(Extracted information Opens)

===== config.mk =====
export PLATFORM = sky130hd
export DESIGN_NAME = ggbl_div
export DESIGN_NICKNAME = d
export VERILOG_FILES = /design/src/rtl/ggbl_div.sv
export SDC_FILE = /design/constraint.sdc
export NUM_CORES = 1
export LEC_CHECK = 0
export BUFFER_PORTS_ARGS = -buffer_cell sky130_fd_sc_hd__clkbuf_2
export CAP_MARGIN = 40
export CORE_ASPECT_RATIO = 0.7
export CORE_UTILIZATION = 35
export DETAILED_ROUTE_END_ITERATION = 8
export SYNTH_ARGS = -nofsm -noshare
export SYNTH_HDL_FRONTEND = slang
export SYNTH_SLANG_ARGS = --single-unit
export TNS_END_PERCENT = 20

===== constraint.sdc =====
create_clock -name clock -period 6.59 [get_ports clock]
set_input_delay 0.3295 -clock clock [delete_from_list [all_inputs] [get_ports clock]]
set_output_delay 0.3295 -clock clock [all_outputs]
set_load 0.01 [all_outputs]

(Extracted information Closes)

● Task item
Give an exact copy of all the material above.

● Response to the task
===== config.mk =====
export PLATFORM = sky130hd
export DESIGN_NAME = ggbl_div
export DESIGN_NICKNAME = d
export VERILOG_FILES = /design/src/rtl/ggbl_div.sv
export SDC_FILE = /design/constraint.sdc
export NUM_CORES = 1
export LEC_CHECK = 0
export BUFFER_PORTS_ARGS = -buffer_cell sky130_fd_sc_hd__clkbuf_2
export CAP_MARGIN = 40
export CORE_ASPECT_RATIO = 0.7
export CORE_UTILIZATION = 35
export DETAILED_ROUTE_END_ITERATION = 8
export SYNTH_ARGS = -nofsm -noshare
export SYNTH_HDL_FRONTEND = slang
export SYNTH_SLANG_ARGS = --single-unit
export TNS_END_PERCENT = 20

===== constraint.sdc =====
create_clock -name clock -period 6.59 [get_ports clock]
set_input_delay 0.3295 -clock clock [delete_from_list [all_inputs] [get_ports clock]]
set_output_delay 0.3295 -clock clock [all_outputs]
set_load 0.01 [all_outputs]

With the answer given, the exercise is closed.